After a wonderful week at the beach-house it was time to pack our bags and head home.  Big Daddy-O took the girls for a walk while I went from room to room stripping beds, gathering towels, packing, and opening windows to let the fresh sea-air circulate.  It was a gorgeous day; one of those windy, sparkly days when the waves pound the shore and everything seems to come alive as it gets kissed by the sun.

I felt sad.  The beach-house was put up for sale earlier this year, and every time I leave it, I can't help but imagine leaving it for good.  I look out at that view and I remember building forts with my brother and sister, playing guitar with my friends, kissing my first love, staring up at the stars the night before my grandfather died, taking our new puppy for her first walk, watching my sister get married, dancing under the stars at my own wedding, floating in the ocean one lazy afternoon when a pod of orcas swam by, taking Pip for her first dip in the Pacific...so many rites of passage.  That beach feels like me.  

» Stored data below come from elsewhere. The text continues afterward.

--- src/rtl/mc14500_seq.sv ---
`default_nettype none
// ============================================================================
// Module   : mc14500_seq
// Purpose  : Program sequencer for an MC14500 ICU. It fetches 4-bit opcodes
//            and AW-bit operands from an asynchronous program ROM and keeps a
//            return stack for JMP/RTN. It also provides a halt/resume
//            mechanism driven by the ICU's FLAG_F strobe.
// Ports    : x2        - clock shared with the ICU (all updates on posedge)
//            rst_n     - asynchronous active-low reset
//            rom_addr  - program memory address (= PC)
//            rom_data  - program word {opcode[3:0], operand[AW-1:0]}
//            i         - opcode presented to the ICU (= IR)
//            io_addr   - operand of current instruction (= OPR)
//            jmp/rtn/flag_f - decoded ICU strobes for the current instruction
//            run       - resume request while halted
//            halted    - sequencer halted
//            stk_ovf/stk_unf - sticky return-stack overflow / underflow
//            sp        - number of valid return-stack entries
// Revision : 1.0 - initial release
// ============================================================================
module mc14500_seq #(
    parameter int AW    = 8,
    parameter int DEPTH = 4
) (
    input  logic                       x2,
    input  logic                       rst_n,
    output logic [AW-1:0]              rom_addr,
    input  logic [AW+3:0]              rom_data,
    output logic [3:0]                 i,
    output logic [AW-1:0]              io_addr,
    input  logic                       jmp,
    input  logic                       rtn,
    input  logic                       flag_f,
    input  logic                       run,
    output logic                       halted,
    output logic                       stk_ovf,
    output logic                       stk_unf,
    output logic [$clog2(DEPTH+1)-1:0] sp
);

    localparam int              SPW     = $clog2(DEPTH + 1);
    localparam int              IW      = (DEPTH > 1) ? $clog2(DEPTH) : 1;
    localparam logic [SPW-1:0]  SP_FULL = SPW'(DEPTH);
    localparam logic [3:0]      NOPO    = 4'h0;

    typedef enum logic [0:0] {
        ST_RUN  = 1'b0,
        ST_HALT = 1'b1
    } state_t;

    state_t          state_q, state_d;
    logic [AW-1:0]   pc_q, pc_d;
    logic [3:0]      ir_q, ir_d;
    logic [AW-1:0]   opr_q, opr_d;
    logic [SPW-1:0]  sp_q, sp_d;
    logic            ovf_q, ovf_d;
    logic            unf_q, unf_d;

    logic [AW-1:0]   stack [DEPTH];
    logic            push;
    logic [SPW-1:0]  sp_m1;
    logic [IW-1:0]   push_idx;
    logic [IW-1:0]   top_idx;

    assign sp_m1    = sp_q - 1'b1;
    assign push_idx = sp_q[IW-1:0];
    assign top_idx  = sp_m1[IW-1:0];

    // Next-state logic. Any redirect (JMP, RTN, halt entry) and every cycle
    // spent halted loads a NOPO bubble. This ensures that the ICU never executes
    // the word that sat behind the redirecting instruction.
    always_comb begin
        state_d = state_q;
        pc_d    = pc_q;
        ir_d    = NOPO;
        opr_d   = '0;
        sp_d    = sp_q;
        ovf_d   = ovf_q;
        unf_d   = unf_q;
        push    = 1'b0;

        case (state_q)
            ST_HALT: begin
                // Strobes are ignored here. RUN only clears the halt; the
                // fetch at PC happens on the following edge.
                if (run) begin
                    state_d = ST_RUN;
                end
            end
            default: begin
                if (jmp) begin
                    // pc_q already points past the JMP word, so it is the
                    // return address.
                    if (sp_q < SP_FULL) begin
                        push = 1'b1;
                        sp_d = sp_q + 1'b1;
                    end else begin
                        ovf_d = 1'b1;
                    end
                    pc_d = opr_q;
                end else if (rtn) begin
                    if (sp_q != '0) begin
                        pc_d = stack[top_idx];
                        sp_d = sp_m1;
                    end else begin
                        pc_d  = '0;
                        unf_d = 1'b1;
                    end
                end else if (flag_f) begin
                    state_d = ST_HALT;
                end else begin
                    ir_d  = rom_data[AW+3:AW];
                    opr_d = rom_data[AW-1:0];
                    pc_d  = pc_q + 1'b1;
                end
            end
        endcase
    end

    always_ff @(posedge x2 or negedge rst_n) begin
        if (!rst_n) begin
            state_q <= ST_RUN;
            pc_q    <= '0;
            ir_q    <= NOPO;
            opr_q   <= '0;
            sp_q    <= '0;
            ovf_q   <= 1'b0;
            unf_q   <= 1'b0;
        end else begin
            state_q <= state_d;
            pc_q    <= pc_d;
            ir_q    <= ir_d;
            opr_q   <= opr_d;
            sp_q    <= sp_d;
            ovf_q   <= ovf_d;
            unf_q   <= unf_d;
        end
    end

    // Stack contents need no reset because SP marks which entries are valid.
    // The write is gated by rst_n so that a JMP strobe that is still high
    // while reset is held cannot leave a stale push behind.
    always_ff @(posedge x2) begin
        if (push && rst_n) begin
            stack[push_idx] <= pc_q;
        end
    end

    assign rom_addr = pc_q;
    assign i        = ir_q;
    assign io_addr  = opr_q;
    assign sp       = sp_q;
    assign halted   = (state_q == ST_HALT);
    assign stk_ovf  = ovf_q;
    assign stk_unf  = unf_q;

endmodule
`default_nettype wire

--- config.mk ---
export PLATFORM = sky130hd
export DESIGN_NAME = mc14500_seq
export DESIGN_NICKNAME = d
export VERILOG_FILES = /design/src/rtl/mc14500_seq.sv
export SDC_FILE = /design/constraint.sdc
export NUM_CORES = 1
export LEC_CHECK = 0
export ABC_AREA = 1
export BUFFER_PORTS_ARGS = -buffer_cell sky130_fd_sc_hd__buf_2
export CAP_MARGIN = 5
export CORE_MARGIN = 2
export CORE_UTILIZATION = 40
export DETAILED_ROUTE_END_ITERATION = 10
export GPL_ROUTABILITY_DRIVEN = 1
export GPL_TIMING_DRIVEN = 0
export MAX_ROUTING_LAYER = met4
export SLEW_MARGIN = 25
export SYNTH_ARGS = -nofsm -noshare
export SYNTH_HDL_FRONTEND = slang
export SYNTH_SLANG_ARGS = --single-unit
--- constraint.sdc ---
create_clock -name x2 -period 3 [get_ports x2]
set_clock_uncertainty 0.2 [all_clocks]
set_input_delay 0.15 -clock x2 [delete_from_list [all_inputs] [get_ports x2]]
set_output_delay 0.15 -clock x2 [all_outputs]
set_load 0.005 [all_outputs]
==> flow_summary_export.csv, run 1 <==
group,metric,value,unit
setup_path,cp_slowest_cell,"nor2_1",
run,cap_violations,0,
yosys,synth_most_common_cell,"nand2_1",
final_layout,instances_no_fill,434,
global_route,grt_overflow,0,
clock_network,root_buffer,"clkbuf_8",
pwr,pwr-share-comb,0.349,
setup_path,cp_max_fo,27,
global_route,antenna_found_initial,0,
timing,finalCritPeriodShare,0.838,
timing,drv_slew,0,
detailed_routing,detail_route.first_pass.iterations,4,
clock_network,cts_buffers,9,
min_path,hp-start,"jmp",
pwr,pwr_density_cell,813,mW/mm^2
clock_network,cts_resized,0,
placement,dpl_worst_slack,0.620,ns
yosys,synth_seq_cells,58,
setup_path,start_kind,"input port",
die,fp-row-count,29,
run_status,outcome,"complete, no violations",
setup_path,cp_cell_sequence,"dlygate4sd3_1 -> buf_2 -> nand4_1 -> nor2_1",
setup_path,endpoint_kind,"flop",
die,ios,44,
yosys,seq_area_frac_synth,0.596,
clock_network,clk_pin_slew_worst_paths,0.06,ns
yosys,synth_area_leaders,"edfxtp_1 36%, dfrtp_1 24%, nand2_1 11%",
final_layout,fillers,608,
die,die_width,86.2,um
placement,placed_cells,402,
detailed_routing,drc,0,
yosys,synth_top_area_share,0.355,
final_layout,final_cell_area,0.00336,sq mm
detailed_routing,ant_nets,0,
yosys,synth_ff_type,"edfxtp_1",
setup_path,startpoint,"rst_n",
final_layout,seqCellArea,0.00161,sq mm
placement,gp_congestion,0.787,
clock_network,cts_tree,"built",
placement,dp_hpwl,4.03,mm
final_layout,multiInputGateArea,908,sq um
global_route,grt_pass1_vias,2145,
clock_network,clockBufferDepth,2,
yosys,yosysWarnings,0,
setup_path,r2r_start,"sp[0]",
timing,tns,0,ns
final_layout,area_delta_synth_final,24.2,%
final_layout,drive_above_1_share,0.232,
global_route,grt_use_total,0.187,
yosys,synth_top_cell_by_area,"edfxtp_1",
clock_network,cts_setup_buffers,0,
final_layout,nets,377,
setup_path,cp.arrival,2.27,ns
pwr,p_int,0.00172,W
detailed_routing,post_drt_via_cell_ratio,4.73,
setup_path,critPathMaxStageDelay,0.78,ns
detailed_routing,first_iter_violations,100,
timing,period_needed,2.52,ns
yosys,synthCells,282,
yosys,synth_nets,306,
setup_path,crit_type,"in -> reg",
detailed_routing,finalWirelength,5.94,mm
global_route,grt_max_degree,28,
timing,fin_ws,0.485,ns
yosys,ys_types,28,
timing,rsz0062_at_grt,"false",
timing,finalHoldViolCount,0,
setup_path,crit_family,"simple AND/OR/NAND/NOR gates",
yosys,netlist_area,0.00270,sq mm
die,dieArea,0.00743,sq mm
final_layout,antennaDiodeCount,0,
min_path,hold_path_class,"in -> reg",
setup_path,cp_data_required_time,2.75,ns
clock_network,cts.htree.levels,3,
pwr,peakVddDrop,0.356,mV
pwr,seq_power_share,0.409,
clock_network,cts_num_sinks,58,
global_route,grt_pass1_wl,10.2,mm
timing,max_slew_margin,0.375,
die,fp.coreArea,0.00646,sq mm
die,die_h,86.2,um
timing,max_slew.worst_pin.slew,0.934,ns
pwr,switchingPower,0.00100,W
timing,setup_viol,0,
pwr,p_leak,1.57,nW
pwr,clockPowerShare,0.242,
timing,fmax,398,MHz
yosys,synth_common_cells,"79 x nand2_1, 41 x nor2_1, 32 x edfxtp_1",
die,start_util,0.419,
detailed_routing,vias,2051,
placement,placed_area,0.00302,sq mm
pwr,swShare,0.368,
yosys,synth-edff-count,32,
detailed_routing,wl_per_cell,13.7,um
placement,io_buffer_count,43,
yosys,synth.avg_cell_area,9.59,sq um
clock_network,clk_latency,0.33,ns
setup_path,cp_num_buf_inv,2,
yosys,synth-async-reset-ratio,0.448,
==> power groups by stage <==
stage	logic, W	clock network, W	registers [W]
6_report	0.000954	0.000659	0.00112
5_1_grt	0.00110	0.000708	0.00114
4_1_cts	0.000969	0.000670	0.00112
3_5_place_dp	0.000947	0	0.00113
3_3_place_gp	0.000924	0	0.00113
2_1_floorplan	0.000648	0	0.00110
==> cell usage in the layout, fill, tap and decap left out, types with 4 or more instances in the layout <==
cell type,Yosys,layout
a21oi_1,5,5
nor2_2,7,7
edfxtp_1,32,32
inv_1,19,19
nand2_1,79,79
clkbuf_8,0,9
buf_2,3,46
dlygate4sd3_1,0,17
nor2_1,41,41
inv_2,6,6
ha_1,6,6
o21ai_1,5,5
o21ai_0,4,4
dfrtp_1,26,26
nand3_1,25,25
==> worst paths after layout <==
check / to / slack [ns] / depth (start not counted)
min: stk_unf / 0.03 / 3
max in group asynchronous: io_addr[0] / 2.05 / 2
min reg2reg: stk_unf / 0.28 / 1
max reg2reg: rom_addr[2] / 0.77 / 11
max: stack[3][7] / 0.48 / 4
min in group asynchronous: i[2] / 0.16 / 2
==> sequential cells by signal (all words and copies together), names as in the netlist <==
register  flops
stk_unf       1
halted        1
io_addr       8
stk_ovf       1
sp            3
rom_addr      8
i             4
stack        32
==> kinds of logic after synthesis <==
logic type | after synthesis | synth area share
AO/OA/AOI/OAI | 21 | 0.0477
XOR/XNOR | 3 | 0.00972
adder cells (fa/ha/maj) | 6 | 0.0278
buffers and inverters | 35 | 0.0680
flip-flops | 58 | 0.596
AND/OR/NAND/NOR | 159 | 0.251
==> per-layer routing <==
metal | wire (um) | track usage | share of wire | vias up
met1 | 2780 | 0.240 | 0.47 | 943
met5 | 0 | - | 0 | -
met4 | 77 | 0.0625 | 0.013 | 0
li1 | - | - | - | 1052
met2 | 2780 | 0.285 | 0.47 | 50
met3 | 309 | 0.0562 | 0.052 | 6
==> cell type report <==
| class | instances | area share |
|---|---|---|
| inverter | 26 | 0.0313 |
| buffer | 9 | 0.0235 |
| multi-input combinational | 189 | 0.270 |
| tap | 77 | 0.0287 |
| clock inverter | 5 | 0.0138 |
| sequential | 58 | 0.480 |
| clock buffer | 10 | 0.0380 |
| timing repair buffer | 60 | 0.115 |
==> timing repair <==
action / in CTS / in global routing
endpoints found under the hold margin: 40 / 0
hold buffers: 17 / 0
endpoints found under the setup margin: 0 / 0
==> worst register-to-register path, stage by stage (launching register included) <==
cell     delay [ns]
dfrtp_1        0.42
buf_6          0.18
inv_8          0.06
buf_8          0.15
ha_1           0.34
buf_2          0.26
o21ai_0        0.11
o21ai_0        0.19
nand2_1        0.10
nand2_1        0.07
nand2_1        0.04
nand2_1        0.05
==> per-stage QoR <==
| step | utilization | power, W | hold WS [ns] |
|---|---|---|---|
| final | 0.520 | 0.00273 | 0.0290 |
| after global routing | 0.520 | 0.00294 | 0.0395 |
| after CTS | 0.520 | 0.00276 | 0.0210 |
| after detailed placement | 0.467 | 0.00208 | -0.00696 |
| after global placement | 0.467 | 0.00205 | -0.00641 |
| after floorplan | - | 0.00175 | -0.346 |
(Power assumes the default switching activity.)
==> run 2: changes to the inputs <==
- clock period: 3 -> 2.5 ns (I/O delays scaled with it)
==> run 2 against run 1 <==
Flip-flop and latch count stayed put. Count of clock-buffer cells in the layout stayed put. Die area stayed put. Setup slack worse by 0.23 ns. Final cell count is 0.46% higher. Register-to-register slack worse by 0.51 ns. Sequential power is 20% higher. First-iteration DRC count is 5.0% higher. Largest cell class unchanged.
==> flow_summary_export.csv, run 2 (synthesized netlist as in run 1, its figures left out) <==
group,metric,value,unit
run_status,outcome,"complete, no violations",
setup_path,cp.arrival,2.26,ns
clock_network,root_buffer,"clkbuf_8",
min_path,hp-start,"flag_f",
die,fp.coreArea,0.00646,sq mm
detailed_routing,ant_nets,0,
timing,period_needed,2.24,ns
die,dieArea,0.00743,sq mm
setup_path,cp_num_buf_inv,4,
setup_path,crit_type,"reg -> reg",
setup_path,r2r_start,"sp[0]",
setup_path,start_kind,"flop",
min_path,hold_path_class,"in -> reg",
die,die_width,86.2,um
setup_path,endpoint_kind,"flop",
clock_network,cts_setup_buffers,0,
global_route,antenna_found_initial,0,
detailed_routing,finalWirelength,6.02,mm
final_layout,instances_no_fill,436,
final_layout,fillers,604,
timing,hold_slack,0.0450,ns
die,ios,44,
final_layout,final_common_cell,"nand2_1",
clock_network,clockBufferDepth,2,
clock_network,cts_num_sinks,58,
pwr,pwr_density_cell,971,mW/mm^2
die,fp-row-count,29,
detailed_routing,drc,0,
placement,placed_cells,402,
placement,gp_congestion,0.787,
setup_path,cp_cell_sequence,"buf_6 -> inv_8 -> buf_8 -> ha_1 -> nand2_1 -> nor2_1 -> a31o_2 -> dlygate4sd3_1",
clock_network,cts.htree.levels,3,
die,die_h,86.2,um
timing,fmax,446,MHz
global_route,grt_pass1_vias,2153,
timing,max_slew.worst_pin.slew,0.927,ns
timing,drv_slew,0,
timing,max_slew_margin,0.380,
global_route,grt_pass1_wl,10.3,mm
min_path,hold_depth,6,
placement,dp_hpwl,4.03,mm
clock_network,clk_latency,0.33,ns
final_layout,drive_above_1_share,0.234,
setup_path,startpoint,"sp[0]",
timing,tns,0,ns
min_path,hold_path_end,"rom_addr[4]",
setup_path,cp_data_required_time,2.51,ns
pwr,p_leak,1.58,nW
setup_path,cp_slowest_cell,"dlygate4sd3_1",
setup_path,cp_max_fo,12,
pwr,peakVddDrop,0.428,mV
setup_path,rr_endpoint,"stk_unf",
die,start_util,0.419,
clock_network,cts_buffers,9,
final_layout,final_cell_mix,"79 x nand2_1, 46 x buf_2, 41 x nor2_1",
run,cap_violations,0,
timing,setup_viol,0,
clock_network,cts_resized,0,
clock_network,clk_pin_slew_worst_paths,0.06,ns
setup_path,crit_family,"buffers and inverters",
placement,io_buffer_count,43,
global_route,grt_use_total,0.190,
final_layout,area_delta_synth_final,25.4,%
detailed_routing,vias,2053,
detailed_routing,first_iter_violations,105,
detailed_routing,wl_per_cell,13.8,um
setup_path,reg2reg_slack,0.26,ns
final_layout,nets,379,
final_layout,largest_reg_flops,32,
global_route,grt_max_degree,27,
final_layout,top_register,"stack",
detailed_routing,detail_route.first_pass.iterations,4,
detailed_routing,post_drt_via_cell_ratio,4.71,
setup_path,critPathMaxStageDelay,0.55,ns
setup_path,r2r_cells,8,
clock_network,cts_tree,"built",
global_route,grt_overflow,0,
timing,finalHoldViolCount,0,
final_layout,antennaDiodeCount,0,
timing,finalCritPeriodShare,0.897,
timing,rsz0062_at_grt,"false",
==> run 2: layer usage <==
metal / track usage / vias up / routed length (um)
met2: 0.290 / 48 / 2840
li1: - / 1056 / -
met3: 0.0543 / 6 / 297
met5: - / - / 0
met1: 0.245 / 943 / 2810
met4: 0.0625 / 0 / 77
==> run 2: how the worst max path moves through the flow <==
stage / end / slack [ns] / cells past startpoint
floorplan: stack[0][0] / 0.61 / 6
global placement: stack[3][7] / 0.23 / 3
detailed placement: stack[3][7] / 0.14 / 3
CTS: stack[2][0] / 0.21 / 6
global route: rom_addr[2] / 0.03 / 11
finish: stk_unf / 0.26 / 8
==> run 2: what timing repair did <==
item / CTS / global route
endpoints found under the hold margin: 40 / 0
setup endpoints to repair: 0 / 0
hold buffers: 19 / 0
==> run 2: through the flow <==
stage,total power [W],util,area (sq um),worst slack [ns]
after global placement,0.00246,0.467,3020,0.227
after CTS,0.00333,0.525,3390,0.209
after global routing,0.00355,0.525,3390,0.0270
after detailed placement,0.00250,0.467,3020,0.145
final,0.00329,0.525,3390,0.258
after floorplan,0.00210,-,2700,0.606
==> run 2: worst register-to-register path: stages, from the launching register on <==
cell           delay [ns]
dfrtp_1              0.42
buf_6                0.18
inv_8                0.06
buf_8                0.15
ha_1                 0.23
nand2_1              0.09
nor2_1               0.06
a31o_2               0.19
dlygate4sd3_1        0.55
==> run 2: layout make-up <==
cell class,count,area (sq um),share of cell area
Buffer,9,78.8,0.0233
Clock buffer,10,128,0.0377
Clock inverter,5,46.3,0.0137
Inverter,26,105,0.0310
Multi-Input combinational cell,189,908,0.268
Sequential cell,58,1610,0.475
Tap cell,77,96.3,0.0284
Timing Repair Buffer,62,415,0.123
==> run 2: power by group <==
part	leakage, nW	switching [W]	internal, W
registers	0.624	0.000159	0.00118
logic	0.867	0.000702	0.000459
clock network	0.0886	0.000346	0.000443
total	1.58	0.00121	0.00208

As I made my way around the house I felt a lump in my throat, but I swallowed it.  Then Pip walked in.  She was on the verge of tears and she said, "Mama, I just can't say good-bye to this room, I just can't do it," and the dam broke.  It was like she was releasing all of the emotions that I had been feeling.  I gave her a cuddle and explained that we'd be back soon.  I told her that her Grandpa was having some guests stay at the house and it was their turn to enjoy the beach.  I wiped her tears.  Comforting her comforted me. 

Thirty minutes later the car was all packed-up and I was making a final sweep of the house.  Pip was still feeling sad, but she'd had enough already.  "Mama, I just want to go now.   I want to have the 'guestez' come and I want to be back in our sweet-home-home."  She climbed into her car-seat and I buckled her in.  She had a quiet cry as we drove away from the house.

Again, I felt that my little three-year-old was giving a voice to my emotions.  Instead of stifling what she was feeling, she let her emotions rise up, she released them, she dealt with them, and she moved on.  

I remember reading about cancer patients in a book called, When the Body Says No, by Gabor Mate.  He found that patients who tried to suppress their emotions didn't do as well as those who let their feelings out; the anger, the fear, the frustration, everything.  My understanding of Mate's theory is that if you don't deal with your emotions, then your body ends up taking them on in some form of 'dis-ease.'

So it's healthy for our little ones to let their emotions out as they feel them, and it's healthy for us too.  If I had let myself shed a few tears that morning at the beach house, I could have easily explained to Pip why I was feeling a bit sad.  She would have understood.